(Records excerpted from a collection)
===

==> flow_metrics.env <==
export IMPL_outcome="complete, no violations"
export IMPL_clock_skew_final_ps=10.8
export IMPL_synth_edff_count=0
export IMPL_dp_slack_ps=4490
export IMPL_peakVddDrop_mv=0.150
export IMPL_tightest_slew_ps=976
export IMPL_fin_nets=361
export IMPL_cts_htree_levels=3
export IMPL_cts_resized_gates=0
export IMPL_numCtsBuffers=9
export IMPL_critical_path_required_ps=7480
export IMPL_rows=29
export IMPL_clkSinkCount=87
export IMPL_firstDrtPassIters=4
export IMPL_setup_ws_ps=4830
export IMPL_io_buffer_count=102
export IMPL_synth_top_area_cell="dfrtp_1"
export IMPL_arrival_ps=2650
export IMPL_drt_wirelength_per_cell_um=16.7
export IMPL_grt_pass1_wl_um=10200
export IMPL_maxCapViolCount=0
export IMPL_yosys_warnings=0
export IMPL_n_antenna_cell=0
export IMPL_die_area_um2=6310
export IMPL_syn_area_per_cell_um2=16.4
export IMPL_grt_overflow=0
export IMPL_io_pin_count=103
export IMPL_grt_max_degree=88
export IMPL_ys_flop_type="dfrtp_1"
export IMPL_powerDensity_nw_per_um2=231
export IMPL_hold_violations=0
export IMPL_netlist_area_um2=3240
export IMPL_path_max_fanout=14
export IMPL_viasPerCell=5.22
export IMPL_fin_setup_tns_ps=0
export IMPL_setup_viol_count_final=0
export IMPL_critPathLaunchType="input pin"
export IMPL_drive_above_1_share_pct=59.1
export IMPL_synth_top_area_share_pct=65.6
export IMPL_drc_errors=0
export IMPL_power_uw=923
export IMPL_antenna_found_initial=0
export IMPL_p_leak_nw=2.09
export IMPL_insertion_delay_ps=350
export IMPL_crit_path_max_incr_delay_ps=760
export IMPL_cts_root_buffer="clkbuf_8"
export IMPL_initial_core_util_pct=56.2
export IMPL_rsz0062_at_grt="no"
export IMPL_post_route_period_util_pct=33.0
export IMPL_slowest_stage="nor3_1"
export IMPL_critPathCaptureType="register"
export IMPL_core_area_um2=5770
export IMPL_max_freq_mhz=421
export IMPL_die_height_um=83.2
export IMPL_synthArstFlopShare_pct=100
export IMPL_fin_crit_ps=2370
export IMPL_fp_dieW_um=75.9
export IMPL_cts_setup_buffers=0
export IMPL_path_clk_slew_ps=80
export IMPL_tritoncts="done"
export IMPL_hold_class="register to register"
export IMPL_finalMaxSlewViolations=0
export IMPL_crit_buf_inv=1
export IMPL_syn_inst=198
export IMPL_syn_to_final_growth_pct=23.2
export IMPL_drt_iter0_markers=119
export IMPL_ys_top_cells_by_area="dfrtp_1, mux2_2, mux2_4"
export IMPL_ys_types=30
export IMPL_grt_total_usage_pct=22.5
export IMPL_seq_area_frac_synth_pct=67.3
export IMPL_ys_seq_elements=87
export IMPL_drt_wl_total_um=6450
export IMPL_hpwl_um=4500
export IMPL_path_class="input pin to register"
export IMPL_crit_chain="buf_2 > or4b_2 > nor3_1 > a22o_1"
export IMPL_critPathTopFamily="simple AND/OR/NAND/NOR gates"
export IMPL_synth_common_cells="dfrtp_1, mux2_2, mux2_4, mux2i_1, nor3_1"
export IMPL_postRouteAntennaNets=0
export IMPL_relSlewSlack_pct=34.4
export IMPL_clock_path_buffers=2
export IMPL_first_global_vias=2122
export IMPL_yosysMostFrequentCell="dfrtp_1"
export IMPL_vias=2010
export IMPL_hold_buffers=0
**src/rtl/timer_pair_pkg.sv**
```systemverilog
// Package of offsets, fields, resets and modes for the dual timer block
package timer_pair_pkg;
  localparam int ADDR_W = 8;
  localparam int DATA_W = 8;
  localparam logic [7:0] OFS_CONTROL = 8'h88;
  localparam logic [7:0] OFS_MODE = 8'h89;
  localparam logic [7:0] OFS_A_LOW = 8'h8A;
  localparam logic [7:0] OFS_B_LOW = 8'h8B;
  localparam logic [7:0] OFS_A_HIGH = 8'h8C;
  localparam logic [7:0] OFS_B_HIGH = 8'h8D;
  localparam logic [7:0] OFS_PRESCALE = 8'h8E;
  localparam logic [7:0] OFS_IRQ_STATUS = 8'hF0;
  localparam logic [7:0] OFS_IRQ_MASK = 8'hF1;
  localparam int BIT_B_FLAG = 7;
  localparam int BIT_B_RUN = 6;
  localparam int BIT_A_FLAG = 5;
  localparam int BIT_A_RUN = 4;
  localparam int BIT_B_FAST = 4;
  localparam int BIT_A_FAST = 3;
  localparam int MODE_B_LSB = 4;
  localparam int MODE_A_LSB = 0;
  localparam int MODE_GATE = 3;
  localparam int MODE_SEL_LSB = 0;
  localparam int IRQ_A = 0;
  localparam int IRQ_B = 1;
  localparam logic [7:0] RESET_BYTE = 8'h00;
  localparam logic [3:0] DIV_SLOW = 4'hB;
  localparam logic [3:0] DIV_FAST = 4'h3;
  localparam logic [12:0] MAX13 = 13'h1FFF;
  localparam logic [7:0] MAX8 = 8'hFF;
  localparam logic [4:0] MAX5 = 5'h1F;
  typedef enum logic [1:0] {MODE_13BIT, MODE_16BIT, MODE_RELOAD, MODE_HALT} timer_mode_t;
endpackage

```
**src/rtl/dual_timer_count_control.sv**
```systemverilog
// Control, count registers and interrupt logic for two timers
// Operation
// Timer B overflow sets control bit 7
// Timer B flag cleared on service entry
// Timer A overflow sets control bit 5
// Timer A flag cleared on service entry
// Timer B run bit 6 holds count
// Timer A run bit 4 holds count
// Timer A bytes at 8AH, 8CH
// Timer B bytes at 8BH, 8DH
// Reset clears control and count bytes
// Count only when run and gate allow
// 13-bit mode rolls 1FFFh to zero
// 16-bit mode rolls FFFFH to zero
// Auto-reload low byte from high byte
// Count byte writes take effect immediately
`timescale 1ns/1ps
module dual_timer_count_control
  import timer_pair_pkg::*;
(
  input wire logic clock,
  input wire logic resetn,
  input wire logic [timer_pair_pkg::ADDR_W-1:0] address,
  input wire logic [timer_pair_pkg::DATA_W-1:0] write_data,
  input wire logic write_strobe,
  input wire logic read_strobe,
  output logic [timer_pair_pkg::DATA_W-1:0] read_data,
  input wire logic timer_a_service_entry,
  input wire logic timer_b_service_entry,
  input wire logic external_interrupt_pin_a,
  input wire logic external_interrupt_pin_b,
  output logic interrupt
);
  // Register state
  logic [7:0] control_q, control_d;
  logic [7:0] mode_q, mode_d;
  logic [7:0] prescale_q, prescale_d;
  logic [1:0] irq_status_q, irq_status_d;
  logic [1:0] irq_mask_q, irq_mask_d;
  logic [7:0] read_data_q, read_data_d;
  logic [3:0] div_a_q, div_a_d, div_b_q, div_b_d;
  logic tick_a, tick_b;
  logic ovf_a, ovf_b;
  logic [7:0] a_low, a_high, b_low, b_high;
  timer_mode_t mode_a, mode_b;

  function automatic logic hit(input logic strobe, input logic [7:0] addr,
    input logic [7:0] ofs);
    hit = strobe && (addr == ofs);
  endfunction

  function automatic logic [3:0] div_limit(input logic fast);
    div_limit = fast ? DIV_FAST : DIV_SLOW;
  endfunction

  assign mode_a = timer_mode_t'(mode_q[MODE_A_LSB+MODE_SEL_LSB +: 2]);
  assign mode_b = timer_mode_t'(mode_q[MODE_B_LSB+MODE_SEL_LSB +: 2]);

  // Peripheral clock dividers
  always_comb begin
    tick_a = (div_a_q >= div_limit(prescale_q[BIT_A_FAST]));
    tick_b = (div_b_q >= div_limit(prescale_q[BIT_B_FAST]));
    div_a_d = tick_a ? 4'h0 : div_a_q + 4'h1;
    div_b_d = tick_b ? 4'h0 : div_b_q + 4'h1;
  end

  always_ff @(posedge clock) begin
    if (!resetn) begin
      div_a_q <= 4'h0;
      div_b_q <= 4'h0;
    end else begin
      div_a_q <= div_a_d;
      div_b_q <= div_b_d;
    end
  end

  timer_count_unit timer_a (
    .clock(clock),
    .resetn(resetn),
    .tick(tick_a),
    .run(control_q[BIT_A_RUN]),
    .gate(mode_q[MODE_A_LSB+MODE_GATE]),
    .external_interrupt_pin(external_interrupt_pin_a),
    .mode(mode_a),
    .write_low(hit(write_strobe, address, OFS_A_LOW)),
    .write_high(hit(write_strobe, address, OFS_A_HIGH)),
    .wdata(write_data),
    .count_low(a_low),
    .count_high(a_high),
    .overflow(ovf_a)
  );

  timer_count_unit timer_b (
    .clock(clock),
    .resetn(resetn),
    .tick(tick_b),
    .run(control_q[BIT_B_RUN]),
    .gate(mode_q[MODE_B_LSB+MODE_GATE]),
    .external_interrupt_pin(external_interrupt_pin_b),
    .mode(mode_b),
    .write_low(hit(write_strobe, address, OFS_B_LOW)),
    .write_high(hit(write_strobe, address, OFS_B_HIGH)),
    .wdata(write_data),
    .count_low(b_low),
    .count_high(b_high),
    .overflow(ovf_b)
  );

  // Control, mode and interrupt registers
  always_comb begin
    control_d = control_q;
    mode_d = mode_q;
    prescale_d = prescale_q;
    irq_mask_d = irq_mask_q;
    irq_status_d = irq_status_q;
    if (hit(write_strobe, address, OFS_CONTROL)) begin
      control_d = write_data;
    end
    if (hit(write_strobe, address, OFS_MODE)) begin
      mode_d = write_data;
    end
    if (hit(write_strobe, address, OFS_PRESCALE)) begin
      prescale_d = write_data & 8'h18;
    end
    if (hit(write_strobe, address, OFS_IRQ_MASK)) begin
      irq_mask_d = write_data[1:0];
    end
    if (hit(write_strobe, address, OFS_IRQ_STATUS)) begin
      irq_status_d = irq_status_q & ~write_data[1:0];
    end
    if (timer_a_service_entry) begin
      control_d[BIT_A_FLAG] = 1'b0;
    end
    if (timer_b_service_entry) begin
      control_d[BIT_B_FLAG] = 1'b0;
    end
    if (ovf_a) begin
      control_d[BIT_A_FLAG] = 1'b1;
      irq_status_d[IRQ_A] = 1'b1;
    end
    if (ovf_b) begin
      control_d[BIT_B_FLAG] = 1'b1;
      irq_status_d[IRQ_B] = 1'b1;
    end
  end

  // Read mux
  always_comb begin
    read_data_d = 8'h00;
    if (read_strobe) begin
      case (address)
        OFS_CONTROL: read_data_d = control_q;
        OFS_MODE: read_data_d = mode_q;
        OFS_A_LOW: read_data_d = a_low;
        OFS_A_HIGH: read_data_d = a_high;
        OFS_B_LOW: read_data_d = b_low;
        OFS_B_HIGH: read_data_d = b_high;
        OFS_PRESCALE: read_data_d = prescale_q;
        OFS_IRQ_STATUS: read_data_d = {6'h00, irq_status_q};
        OFS_IRQ_MASK: read_data_d = {6'h00, irq_mask_q};
        default: read_data_d = 8'h00;
      endcase
    end
  end

  always_ff @(posedge clock) begin
    if (!resetn) begin
      control_q <= RESET_BYTE;
      mode_q <= RESET_BYTE;
      prescale_q <= RESET_BYTE;
      irq_status_q <= 2'h0;
      irq_mask_q <= 2'h0;
      read_data_q <= 8'h00;
    end else begin
      control_q <= control_d;
      mode_q <= mode_d;
      prescale_q <= prescale_d;
      irq_status_q <= irq_status_d;
      irq_mask_q <= irq_mask_d;
      read_data_q <= read_data_d;
    end
  end

  assign read_data = read_data_q;
  assign interrupt = |(irq_status_q & irq_mask_q);
endmodule // dual_timer_count_control

```
**src/rtl/timer_count_unit.sv**
```systemverilog
// One timer counter with its count bytes, modes and overflow event
`timescale 1ns/1ps
module timer_count_unit
  import timer_pair_pkg::*;
(
  input wire logic clock,
  input wire logic resetn,
  input wire logic tick,
  input wire logic run,
  input wire logic gate,
  input wire logic external_interrupt_pin,
  input wire timer_pair_pkg::timer_mode_t mode,
  input wire logic write_low,
  input wire logic write_high,
  input wire logic [7:0] wdata,
  output logic [7:0] count_low,
  output logic [7:0] count_high,
  output logic overflow
);
  logic [7:0] low_q, low_d, high_q, high_d;
  logic ovf_d;
  logic step;

  assign step = tick && run && (!gate || external_interrupt_pin);

  always_comb begin
    low_d = low_q;
    high_d = high_q;
    ovf_d = 1'b0;
    if (step) begin
      case (mode)
        MODE_13BIT: begin
          if ({high_q, low_q[4:0]} == MAX13) begin
            high_d = 8'h00;
            low_d = {low_q[7:5], 5'h00};
            ovf_d = 1'b1;
          end else if (low_q[4:0] == MAX5) begin
            low_d = {low_q[7:5], 5'h00};
            high_d = high_q + 8'h01;
          end else begin
            low_d = {low_q[7:5], low_q[4:0] + 5'h01};
          end
        end
        MODE_16BIT: begin
          {high_d, low_d} = {high_q, low_q} + 16'h0001;
          ovf_d = ({high_q, low_q} == 16'hFFFF);
        end
        MODE_RELOAD: begin
          if (low_q == MAX8) begin
            low_d = high_q;
            ovf_d = 1'b1;
          end else begin
            low_d = low_q + 8'h01;
          end
        end
        default: begin
          low_d = low_q;
        end
      endcase
    end
    if (write_low) begin
      low_d = wdata;
    end
    if (write_high) begin
      high_d = wdata;
    end
  end

  always_ff @(posedge clock) begin
    if (!resetn) begin
      low_q <= RESET_BYTE;
      high_q <= RESET_BYTE;
    end else begin
      low_q <= low_d;
      high_q <= high_d;
    end
  end

  assign count_low = low_q;
  assign count_high = high_q;
  assign overflow = ovf_d;
endmodule // timer_count_unit

```
### config.mk
export PLATFORM = sky130hd
export DESIGN_NAME = output_ctrl_clock_phase_regs
export DESIGN_NICKNAME = d
export VERILOG_FILES = /design/src/output_ctrl_pkg.sv /design/src/phase_step_engine.sv /design/src/frame_tick_gen.sv /design/src/output_ctrl_clock_phase_regs.sv
export VERILOG_INCLUDE_DIRS = /design/src
export SDC_FILE = /design/constraint.sdc
export NUM_CORES = 1
export LEC_CHECK = 0
export BUFFER_PORTS_ARGS = -buffer_cell sky130_fd_sc_hd__buf_2
export CAP_MARGIN = 10
export CORE_MARGIN = 2
export CORE_UTILIZATION = 44
export CTS_CLUSTER_SIZE = 14
export DETAILED_ROUTE_END_ITERATION = 8
export PLACE_DENSITY = 0.7
export SLEW_MARGIN = 0
export SYNTH_ARGS = -nofsm -noshare
export SYNTH_HDL_FRONTEND = slang
export SYNTH_SLANG_ARGS = --single-unit
### constraint.sdc
create_clock -name ref_clk -period 2.2 [get_ports ref_clk]
set_clock_uncertainty 0.1 [all_clocks]
set_input_delay 0.22 -clock ref_clk [delete_from_list [all_inputs] [get_ports ref_clk]]
set_output_delay 0.22 -clock ref_clk [all_outputs]
set_load 0.01 [all_outputs]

===

An exact copy of the lines above, from the one containing "export IMPL_clock_skew_final_ps=10.8" through the one containing "export IMPL_crit_path_max_incr_delay_ps=760", is the whole of the answer.

SOLUTION FOR THIS EXERCISE:
export IMPL_clock_skew_final_ps=10.8
export IMPL_synth_edff_count=0
export IMPL_dp_slack_ps=4490
export IMPL_peakVddDrop_mv=0.150
export IMPL_tightest_slew_ps=976
export IMPL_fin_nets=361
export IMPL_cts_htree_levels=3
export IMPL_cts_resized_gates=0
export IMPL_numCtsBuffers=9
export IMPL_critical_path_required_ps=7480
export IMPL_rows=29
export IMPL_clkSinkCount=87
export IMPL_firstDrtPassIters=4
export IMPL_setup_ws_ps=4830
export IMPL_io_buffer_count=102
export IMPL_synth_top_area_cell="dfrtp_1"
export IMPL_arrival_ps=2650
export IMPL_drt_wirelength_per_cell_um=16.7
export IMPL_grt_pass1_wl_um=10200
export IMPL_maxCapViolCount=0
export IMPL_yosys_warnings=0
export IMPL_n_antenna_cell=0
export IMPL_die_area_um2=6310
export IMPL_syn_area_per_cell_um2=16.4
export IMPL_grt_overflow=0
export IMPL_io_pin_count=103
export IMPL_grt_max_degree=88
export IMPL_ys_flop_type="dfrtp_1"
export IMPL_powerDensity_nw_per_um2=231
export IMPL_hold_violations=0
export IMPL_netlist_area_um2=3240
export IMPL_path_max_fanout=14
export IMPL_viasPerCell=5.22
export IMPL_fin_setup_tns_ps=0
export IMPL_setup_viol_count_final=0
export IMPL_critPathLaunchType="input pin"
export IMPL_drive_above_1_share_pct=59.1
export IMPL_synth_top_area_share_pct=65.6
export IMPL_drc_errors=0
export IMPL_power_uw=923
export IMPL_antenna_found_initial=0
export IMPL_p_leak_nw=2.09
export IMPL_insertion_delay_ps=350
export IMPL_crit_path_max_incr_delay_ps=760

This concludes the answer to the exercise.